### Data for the task

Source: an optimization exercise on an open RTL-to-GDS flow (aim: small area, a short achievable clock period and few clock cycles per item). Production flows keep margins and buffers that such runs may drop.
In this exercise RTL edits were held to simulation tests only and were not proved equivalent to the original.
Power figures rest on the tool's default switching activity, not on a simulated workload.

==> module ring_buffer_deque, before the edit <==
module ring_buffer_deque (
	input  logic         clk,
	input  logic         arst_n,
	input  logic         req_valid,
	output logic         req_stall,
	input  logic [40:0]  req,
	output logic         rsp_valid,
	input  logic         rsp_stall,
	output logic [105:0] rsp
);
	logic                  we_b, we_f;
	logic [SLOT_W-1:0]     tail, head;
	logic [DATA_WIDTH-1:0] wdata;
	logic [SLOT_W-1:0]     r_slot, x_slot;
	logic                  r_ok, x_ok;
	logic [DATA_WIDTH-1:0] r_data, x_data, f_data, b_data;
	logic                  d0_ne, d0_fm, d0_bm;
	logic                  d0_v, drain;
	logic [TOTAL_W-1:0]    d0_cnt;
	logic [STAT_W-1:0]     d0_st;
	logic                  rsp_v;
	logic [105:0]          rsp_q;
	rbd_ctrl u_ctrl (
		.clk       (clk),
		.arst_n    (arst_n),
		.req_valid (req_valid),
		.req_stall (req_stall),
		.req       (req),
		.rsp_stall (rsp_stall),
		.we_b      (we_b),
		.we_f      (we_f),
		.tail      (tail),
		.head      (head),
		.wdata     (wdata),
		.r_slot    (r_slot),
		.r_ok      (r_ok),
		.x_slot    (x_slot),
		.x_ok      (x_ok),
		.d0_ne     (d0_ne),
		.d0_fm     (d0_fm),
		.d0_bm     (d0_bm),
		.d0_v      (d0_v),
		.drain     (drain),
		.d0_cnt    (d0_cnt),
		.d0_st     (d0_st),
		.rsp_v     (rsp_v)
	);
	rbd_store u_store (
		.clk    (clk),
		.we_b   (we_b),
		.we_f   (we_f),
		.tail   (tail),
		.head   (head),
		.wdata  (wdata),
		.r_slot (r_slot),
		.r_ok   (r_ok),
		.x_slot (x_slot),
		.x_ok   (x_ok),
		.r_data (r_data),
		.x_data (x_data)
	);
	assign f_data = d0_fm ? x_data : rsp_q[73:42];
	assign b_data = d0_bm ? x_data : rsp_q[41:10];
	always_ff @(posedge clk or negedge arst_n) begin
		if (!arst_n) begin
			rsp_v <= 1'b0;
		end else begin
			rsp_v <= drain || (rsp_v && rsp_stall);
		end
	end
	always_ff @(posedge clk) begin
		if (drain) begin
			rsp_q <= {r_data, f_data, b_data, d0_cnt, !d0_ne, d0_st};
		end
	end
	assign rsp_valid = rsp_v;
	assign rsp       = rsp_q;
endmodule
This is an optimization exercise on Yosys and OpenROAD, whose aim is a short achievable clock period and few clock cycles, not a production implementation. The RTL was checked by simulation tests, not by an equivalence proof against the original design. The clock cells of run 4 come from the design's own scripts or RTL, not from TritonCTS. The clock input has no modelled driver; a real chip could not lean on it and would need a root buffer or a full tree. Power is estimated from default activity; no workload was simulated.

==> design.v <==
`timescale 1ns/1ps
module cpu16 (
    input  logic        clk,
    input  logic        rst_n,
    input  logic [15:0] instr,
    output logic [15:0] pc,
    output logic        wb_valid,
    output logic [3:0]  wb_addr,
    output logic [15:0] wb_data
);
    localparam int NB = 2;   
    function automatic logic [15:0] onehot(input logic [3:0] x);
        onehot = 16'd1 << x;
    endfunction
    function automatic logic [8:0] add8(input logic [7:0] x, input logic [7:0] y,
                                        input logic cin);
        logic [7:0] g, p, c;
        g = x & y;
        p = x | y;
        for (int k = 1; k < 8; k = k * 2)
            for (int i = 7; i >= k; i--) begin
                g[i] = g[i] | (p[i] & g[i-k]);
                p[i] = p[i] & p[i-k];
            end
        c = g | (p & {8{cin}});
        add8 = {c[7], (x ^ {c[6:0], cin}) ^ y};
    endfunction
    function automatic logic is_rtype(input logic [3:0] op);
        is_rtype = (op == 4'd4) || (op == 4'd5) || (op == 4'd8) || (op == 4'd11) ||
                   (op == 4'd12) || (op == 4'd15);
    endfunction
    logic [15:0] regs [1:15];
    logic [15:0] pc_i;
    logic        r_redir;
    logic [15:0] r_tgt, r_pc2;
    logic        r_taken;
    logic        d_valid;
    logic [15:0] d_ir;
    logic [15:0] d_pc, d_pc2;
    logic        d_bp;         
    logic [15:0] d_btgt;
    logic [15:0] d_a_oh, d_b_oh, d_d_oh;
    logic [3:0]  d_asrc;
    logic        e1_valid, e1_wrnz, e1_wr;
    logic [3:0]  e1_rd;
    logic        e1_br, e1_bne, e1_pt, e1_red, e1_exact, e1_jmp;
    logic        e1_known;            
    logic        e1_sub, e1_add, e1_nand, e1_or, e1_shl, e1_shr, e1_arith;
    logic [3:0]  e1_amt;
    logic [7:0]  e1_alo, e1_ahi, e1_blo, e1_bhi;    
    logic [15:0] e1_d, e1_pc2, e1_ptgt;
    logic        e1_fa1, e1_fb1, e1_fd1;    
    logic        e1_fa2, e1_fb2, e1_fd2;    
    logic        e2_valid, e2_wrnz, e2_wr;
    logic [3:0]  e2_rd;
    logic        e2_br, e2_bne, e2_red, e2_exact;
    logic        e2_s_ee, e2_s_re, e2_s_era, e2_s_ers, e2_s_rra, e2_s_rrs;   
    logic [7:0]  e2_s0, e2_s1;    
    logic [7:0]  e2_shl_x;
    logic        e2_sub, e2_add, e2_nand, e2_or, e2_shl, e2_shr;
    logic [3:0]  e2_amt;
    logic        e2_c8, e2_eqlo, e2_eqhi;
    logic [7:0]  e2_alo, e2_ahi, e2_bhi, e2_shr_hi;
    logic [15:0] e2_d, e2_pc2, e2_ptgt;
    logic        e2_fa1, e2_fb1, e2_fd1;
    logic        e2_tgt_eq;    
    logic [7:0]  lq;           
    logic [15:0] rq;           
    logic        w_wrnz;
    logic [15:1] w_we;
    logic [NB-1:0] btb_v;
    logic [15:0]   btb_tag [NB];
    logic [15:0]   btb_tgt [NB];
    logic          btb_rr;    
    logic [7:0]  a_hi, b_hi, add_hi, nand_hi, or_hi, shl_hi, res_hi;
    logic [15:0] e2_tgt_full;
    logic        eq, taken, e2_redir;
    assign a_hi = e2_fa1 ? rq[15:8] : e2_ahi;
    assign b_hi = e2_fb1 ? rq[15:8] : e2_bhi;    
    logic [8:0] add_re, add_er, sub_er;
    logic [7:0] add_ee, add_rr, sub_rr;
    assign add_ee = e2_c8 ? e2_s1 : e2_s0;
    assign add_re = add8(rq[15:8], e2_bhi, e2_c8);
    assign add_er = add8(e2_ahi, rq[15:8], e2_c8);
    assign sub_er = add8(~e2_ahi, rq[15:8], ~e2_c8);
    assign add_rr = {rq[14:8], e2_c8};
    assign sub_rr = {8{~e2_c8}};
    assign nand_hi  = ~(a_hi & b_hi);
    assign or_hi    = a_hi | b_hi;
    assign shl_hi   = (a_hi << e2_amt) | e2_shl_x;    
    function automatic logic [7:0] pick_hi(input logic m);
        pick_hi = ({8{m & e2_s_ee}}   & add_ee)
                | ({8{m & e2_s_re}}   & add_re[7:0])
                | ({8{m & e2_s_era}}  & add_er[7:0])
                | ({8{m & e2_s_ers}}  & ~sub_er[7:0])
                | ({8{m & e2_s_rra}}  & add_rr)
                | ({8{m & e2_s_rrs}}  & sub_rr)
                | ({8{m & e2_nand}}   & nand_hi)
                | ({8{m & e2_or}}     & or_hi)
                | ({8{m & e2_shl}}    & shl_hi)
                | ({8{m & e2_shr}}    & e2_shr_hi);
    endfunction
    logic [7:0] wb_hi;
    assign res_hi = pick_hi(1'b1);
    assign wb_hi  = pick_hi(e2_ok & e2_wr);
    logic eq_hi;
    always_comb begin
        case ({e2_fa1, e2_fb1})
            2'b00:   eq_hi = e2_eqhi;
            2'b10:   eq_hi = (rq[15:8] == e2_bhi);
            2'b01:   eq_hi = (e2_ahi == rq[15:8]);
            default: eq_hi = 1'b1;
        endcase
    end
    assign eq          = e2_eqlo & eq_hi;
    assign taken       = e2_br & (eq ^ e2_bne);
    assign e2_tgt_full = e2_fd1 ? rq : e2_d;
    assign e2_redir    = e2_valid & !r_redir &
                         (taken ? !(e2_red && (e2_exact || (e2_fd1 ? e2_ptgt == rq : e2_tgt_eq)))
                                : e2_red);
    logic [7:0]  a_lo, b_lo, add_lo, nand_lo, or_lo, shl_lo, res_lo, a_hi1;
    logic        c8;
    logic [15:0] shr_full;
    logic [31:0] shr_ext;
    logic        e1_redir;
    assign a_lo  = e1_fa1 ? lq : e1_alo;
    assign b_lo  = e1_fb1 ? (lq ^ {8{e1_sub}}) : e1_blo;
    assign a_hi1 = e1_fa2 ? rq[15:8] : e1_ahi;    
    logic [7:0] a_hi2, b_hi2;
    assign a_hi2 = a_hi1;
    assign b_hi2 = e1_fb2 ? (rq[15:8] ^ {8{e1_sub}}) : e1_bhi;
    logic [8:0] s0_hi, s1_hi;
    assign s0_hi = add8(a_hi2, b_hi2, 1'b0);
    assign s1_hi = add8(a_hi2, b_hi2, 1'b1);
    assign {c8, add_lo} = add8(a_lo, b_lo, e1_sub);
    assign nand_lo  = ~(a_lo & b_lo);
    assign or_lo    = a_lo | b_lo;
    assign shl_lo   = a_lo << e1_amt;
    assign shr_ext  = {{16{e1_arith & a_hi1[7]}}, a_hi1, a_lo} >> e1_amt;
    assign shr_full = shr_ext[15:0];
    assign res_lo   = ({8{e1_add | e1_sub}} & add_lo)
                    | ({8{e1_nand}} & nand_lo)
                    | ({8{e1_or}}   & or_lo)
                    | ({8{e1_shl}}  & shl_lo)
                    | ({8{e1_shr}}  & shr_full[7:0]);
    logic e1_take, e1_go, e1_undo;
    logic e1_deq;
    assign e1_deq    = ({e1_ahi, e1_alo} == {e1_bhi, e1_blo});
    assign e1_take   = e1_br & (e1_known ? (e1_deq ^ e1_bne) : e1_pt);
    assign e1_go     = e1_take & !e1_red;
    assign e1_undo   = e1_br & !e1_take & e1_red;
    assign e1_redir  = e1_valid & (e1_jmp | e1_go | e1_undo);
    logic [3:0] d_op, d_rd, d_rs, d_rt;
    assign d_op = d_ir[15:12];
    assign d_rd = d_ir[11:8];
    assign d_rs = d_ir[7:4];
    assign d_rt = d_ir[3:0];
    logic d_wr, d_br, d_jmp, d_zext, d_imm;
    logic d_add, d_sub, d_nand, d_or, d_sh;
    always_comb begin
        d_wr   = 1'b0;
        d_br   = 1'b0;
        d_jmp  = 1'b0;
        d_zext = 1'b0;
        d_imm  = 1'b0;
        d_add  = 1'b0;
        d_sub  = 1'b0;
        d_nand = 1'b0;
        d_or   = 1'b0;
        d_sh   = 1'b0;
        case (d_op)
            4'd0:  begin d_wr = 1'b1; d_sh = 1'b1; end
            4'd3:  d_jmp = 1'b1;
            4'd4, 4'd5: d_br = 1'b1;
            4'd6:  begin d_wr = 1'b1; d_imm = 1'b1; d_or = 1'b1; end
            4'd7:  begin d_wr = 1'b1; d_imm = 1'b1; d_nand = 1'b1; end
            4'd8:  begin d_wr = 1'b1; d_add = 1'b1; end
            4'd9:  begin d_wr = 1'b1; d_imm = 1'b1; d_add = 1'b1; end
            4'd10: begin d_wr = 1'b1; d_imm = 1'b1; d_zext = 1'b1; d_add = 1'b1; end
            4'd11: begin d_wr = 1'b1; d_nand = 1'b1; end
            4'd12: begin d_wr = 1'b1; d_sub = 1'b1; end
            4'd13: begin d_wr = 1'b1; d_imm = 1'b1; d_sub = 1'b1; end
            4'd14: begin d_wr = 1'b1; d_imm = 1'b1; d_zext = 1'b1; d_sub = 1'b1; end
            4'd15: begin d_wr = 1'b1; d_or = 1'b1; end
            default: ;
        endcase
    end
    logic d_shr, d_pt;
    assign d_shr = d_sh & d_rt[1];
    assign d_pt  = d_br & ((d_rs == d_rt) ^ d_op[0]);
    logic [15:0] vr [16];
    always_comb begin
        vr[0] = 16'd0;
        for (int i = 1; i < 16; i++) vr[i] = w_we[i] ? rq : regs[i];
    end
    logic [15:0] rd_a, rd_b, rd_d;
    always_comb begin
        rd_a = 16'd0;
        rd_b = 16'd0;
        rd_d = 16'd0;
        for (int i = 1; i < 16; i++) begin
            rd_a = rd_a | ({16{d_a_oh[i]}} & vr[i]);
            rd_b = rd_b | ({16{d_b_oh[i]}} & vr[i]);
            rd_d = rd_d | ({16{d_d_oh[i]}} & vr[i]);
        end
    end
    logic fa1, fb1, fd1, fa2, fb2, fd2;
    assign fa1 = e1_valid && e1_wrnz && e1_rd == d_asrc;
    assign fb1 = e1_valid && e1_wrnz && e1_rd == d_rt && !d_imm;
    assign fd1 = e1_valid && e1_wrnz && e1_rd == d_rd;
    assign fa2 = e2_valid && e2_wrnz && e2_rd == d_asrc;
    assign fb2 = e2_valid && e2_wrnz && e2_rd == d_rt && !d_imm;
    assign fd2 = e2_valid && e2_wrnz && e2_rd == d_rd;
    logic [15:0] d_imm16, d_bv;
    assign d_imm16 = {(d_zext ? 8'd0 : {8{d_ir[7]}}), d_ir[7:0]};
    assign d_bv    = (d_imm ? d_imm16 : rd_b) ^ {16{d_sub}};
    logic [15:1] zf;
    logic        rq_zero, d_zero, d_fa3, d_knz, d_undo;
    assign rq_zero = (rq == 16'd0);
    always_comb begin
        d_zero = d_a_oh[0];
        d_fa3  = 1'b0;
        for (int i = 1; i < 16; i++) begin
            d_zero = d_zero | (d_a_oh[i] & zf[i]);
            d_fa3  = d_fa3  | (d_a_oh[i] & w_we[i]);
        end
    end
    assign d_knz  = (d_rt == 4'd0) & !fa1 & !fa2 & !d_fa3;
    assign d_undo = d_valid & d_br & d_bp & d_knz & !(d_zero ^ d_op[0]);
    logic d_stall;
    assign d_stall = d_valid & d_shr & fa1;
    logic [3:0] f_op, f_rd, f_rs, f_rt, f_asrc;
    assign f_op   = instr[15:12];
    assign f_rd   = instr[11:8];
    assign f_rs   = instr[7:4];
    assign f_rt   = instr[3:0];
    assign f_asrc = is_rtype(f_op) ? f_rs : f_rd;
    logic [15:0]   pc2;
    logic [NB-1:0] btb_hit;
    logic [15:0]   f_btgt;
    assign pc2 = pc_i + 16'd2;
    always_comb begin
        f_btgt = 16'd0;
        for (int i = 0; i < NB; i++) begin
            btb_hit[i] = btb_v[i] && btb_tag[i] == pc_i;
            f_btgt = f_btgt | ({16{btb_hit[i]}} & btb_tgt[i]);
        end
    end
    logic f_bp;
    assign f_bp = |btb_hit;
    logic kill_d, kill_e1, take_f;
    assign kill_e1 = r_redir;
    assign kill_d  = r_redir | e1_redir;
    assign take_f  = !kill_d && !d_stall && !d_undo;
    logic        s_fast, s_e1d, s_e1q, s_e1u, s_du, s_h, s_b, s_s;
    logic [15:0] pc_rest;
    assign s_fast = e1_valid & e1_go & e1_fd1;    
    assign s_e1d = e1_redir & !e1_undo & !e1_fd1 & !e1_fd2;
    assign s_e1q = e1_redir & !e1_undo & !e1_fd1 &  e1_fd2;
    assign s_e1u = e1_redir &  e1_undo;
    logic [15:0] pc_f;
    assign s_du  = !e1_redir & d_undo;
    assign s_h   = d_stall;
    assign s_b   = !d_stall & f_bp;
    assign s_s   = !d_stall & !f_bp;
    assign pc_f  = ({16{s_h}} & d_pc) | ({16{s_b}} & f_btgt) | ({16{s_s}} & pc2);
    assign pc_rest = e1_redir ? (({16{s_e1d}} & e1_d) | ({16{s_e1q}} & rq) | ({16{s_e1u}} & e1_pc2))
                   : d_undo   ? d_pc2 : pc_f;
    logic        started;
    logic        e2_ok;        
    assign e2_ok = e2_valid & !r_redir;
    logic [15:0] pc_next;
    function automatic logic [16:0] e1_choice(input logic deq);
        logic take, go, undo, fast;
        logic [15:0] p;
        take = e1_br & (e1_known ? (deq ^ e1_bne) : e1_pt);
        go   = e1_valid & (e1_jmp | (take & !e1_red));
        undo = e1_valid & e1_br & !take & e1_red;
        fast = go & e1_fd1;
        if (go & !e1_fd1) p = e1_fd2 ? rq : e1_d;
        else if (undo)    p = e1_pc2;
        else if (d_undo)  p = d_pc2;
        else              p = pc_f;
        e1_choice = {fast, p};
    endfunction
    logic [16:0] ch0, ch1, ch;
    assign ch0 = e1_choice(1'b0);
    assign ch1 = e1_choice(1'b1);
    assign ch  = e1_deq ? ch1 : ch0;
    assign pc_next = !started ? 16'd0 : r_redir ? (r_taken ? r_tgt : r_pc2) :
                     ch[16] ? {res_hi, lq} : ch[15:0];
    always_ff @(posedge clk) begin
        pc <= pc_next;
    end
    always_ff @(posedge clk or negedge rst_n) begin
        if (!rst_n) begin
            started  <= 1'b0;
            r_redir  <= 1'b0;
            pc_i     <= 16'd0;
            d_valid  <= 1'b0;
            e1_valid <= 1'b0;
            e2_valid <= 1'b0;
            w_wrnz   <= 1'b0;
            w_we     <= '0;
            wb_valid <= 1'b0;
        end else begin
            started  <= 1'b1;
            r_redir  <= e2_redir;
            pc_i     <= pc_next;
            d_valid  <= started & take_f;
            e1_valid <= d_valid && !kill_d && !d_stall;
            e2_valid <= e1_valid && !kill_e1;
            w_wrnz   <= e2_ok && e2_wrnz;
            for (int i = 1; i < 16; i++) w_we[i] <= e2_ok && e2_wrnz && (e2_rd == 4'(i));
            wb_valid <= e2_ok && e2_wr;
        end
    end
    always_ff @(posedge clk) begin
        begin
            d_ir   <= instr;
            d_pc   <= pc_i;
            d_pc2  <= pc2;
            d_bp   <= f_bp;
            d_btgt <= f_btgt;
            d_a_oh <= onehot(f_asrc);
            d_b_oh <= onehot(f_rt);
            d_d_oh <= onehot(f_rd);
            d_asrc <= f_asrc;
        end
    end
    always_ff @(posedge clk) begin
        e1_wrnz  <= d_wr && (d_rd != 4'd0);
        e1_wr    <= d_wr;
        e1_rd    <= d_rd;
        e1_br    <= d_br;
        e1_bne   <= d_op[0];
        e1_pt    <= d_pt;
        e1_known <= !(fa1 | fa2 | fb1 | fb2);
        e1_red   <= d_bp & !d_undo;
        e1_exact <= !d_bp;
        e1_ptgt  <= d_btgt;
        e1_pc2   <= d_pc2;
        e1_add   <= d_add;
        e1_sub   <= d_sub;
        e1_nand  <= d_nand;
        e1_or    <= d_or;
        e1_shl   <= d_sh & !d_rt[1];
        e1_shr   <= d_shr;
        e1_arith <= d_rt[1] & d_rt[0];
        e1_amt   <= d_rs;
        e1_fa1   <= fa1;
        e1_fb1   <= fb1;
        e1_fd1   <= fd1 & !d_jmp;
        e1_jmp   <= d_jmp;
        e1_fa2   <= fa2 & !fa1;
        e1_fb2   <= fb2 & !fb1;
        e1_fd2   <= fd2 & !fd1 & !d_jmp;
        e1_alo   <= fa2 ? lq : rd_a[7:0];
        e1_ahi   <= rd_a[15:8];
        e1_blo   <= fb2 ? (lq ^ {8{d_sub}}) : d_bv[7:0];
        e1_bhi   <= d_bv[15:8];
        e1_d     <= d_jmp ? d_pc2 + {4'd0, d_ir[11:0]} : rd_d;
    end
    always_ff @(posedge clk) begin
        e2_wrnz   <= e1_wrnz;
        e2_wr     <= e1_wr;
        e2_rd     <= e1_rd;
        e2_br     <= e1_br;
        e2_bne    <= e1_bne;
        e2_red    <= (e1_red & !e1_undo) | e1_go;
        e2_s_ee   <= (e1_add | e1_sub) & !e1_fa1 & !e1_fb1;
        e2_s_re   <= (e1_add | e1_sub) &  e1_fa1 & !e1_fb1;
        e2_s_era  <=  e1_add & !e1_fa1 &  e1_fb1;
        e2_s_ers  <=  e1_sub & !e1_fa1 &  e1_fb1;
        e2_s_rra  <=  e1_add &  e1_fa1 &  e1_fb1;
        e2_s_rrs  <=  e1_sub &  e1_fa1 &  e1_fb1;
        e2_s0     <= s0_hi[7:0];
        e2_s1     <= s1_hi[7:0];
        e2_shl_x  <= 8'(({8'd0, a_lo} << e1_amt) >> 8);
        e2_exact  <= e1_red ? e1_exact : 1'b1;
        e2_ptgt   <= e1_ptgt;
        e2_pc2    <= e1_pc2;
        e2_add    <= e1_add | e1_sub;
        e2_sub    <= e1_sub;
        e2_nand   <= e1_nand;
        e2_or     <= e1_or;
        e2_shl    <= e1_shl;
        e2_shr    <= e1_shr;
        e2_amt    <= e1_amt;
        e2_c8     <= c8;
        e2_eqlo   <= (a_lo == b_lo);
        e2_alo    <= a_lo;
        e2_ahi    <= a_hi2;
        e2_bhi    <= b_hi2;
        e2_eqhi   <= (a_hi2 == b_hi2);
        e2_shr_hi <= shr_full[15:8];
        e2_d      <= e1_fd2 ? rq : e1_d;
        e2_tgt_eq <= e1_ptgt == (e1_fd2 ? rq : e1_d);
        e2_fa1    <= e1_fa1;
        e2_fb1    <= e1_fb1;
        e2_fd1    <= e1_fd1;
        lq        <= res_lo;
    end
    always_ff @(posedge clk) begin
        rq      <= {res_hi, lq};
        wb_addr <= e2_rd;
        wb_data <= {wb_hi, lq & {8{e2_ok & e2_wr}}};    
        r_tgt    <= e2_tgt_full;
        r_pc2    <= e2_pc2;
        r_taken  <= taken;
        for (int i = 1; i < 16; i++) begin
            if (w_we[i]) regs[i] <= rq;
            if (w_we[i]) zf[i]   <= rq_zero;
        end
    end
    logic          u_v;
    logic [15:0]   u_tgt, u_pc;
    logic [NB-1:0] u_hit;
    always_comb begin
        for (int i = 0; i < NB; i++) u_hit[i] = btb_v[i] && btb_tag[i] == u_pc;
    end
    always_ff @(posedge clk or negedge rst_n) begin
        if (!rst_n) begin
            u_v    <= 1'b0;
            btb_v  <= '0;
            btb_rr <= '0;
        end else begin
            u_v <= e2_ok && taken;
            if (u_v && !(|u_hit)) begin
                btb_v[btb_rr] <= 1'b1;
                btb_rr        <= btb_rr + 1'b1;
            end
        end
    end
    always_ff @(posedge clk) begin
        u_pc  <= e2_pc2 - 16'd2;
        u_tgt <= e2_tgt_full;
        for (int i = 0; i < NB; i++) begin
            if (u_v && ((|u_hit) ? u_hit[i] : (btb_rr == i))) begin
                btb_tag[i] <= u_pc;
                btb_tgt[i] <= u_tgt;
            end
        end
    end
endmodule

######

> **What to produce**: Show the lines from the data above that contain the string "else".

> **Result**:
		end else begin
        else if (undo)    p = e1_pc2;
        else if (d_undo)  p = d_pc2;
        else              p = pc_f;
        end else begin
        end else begin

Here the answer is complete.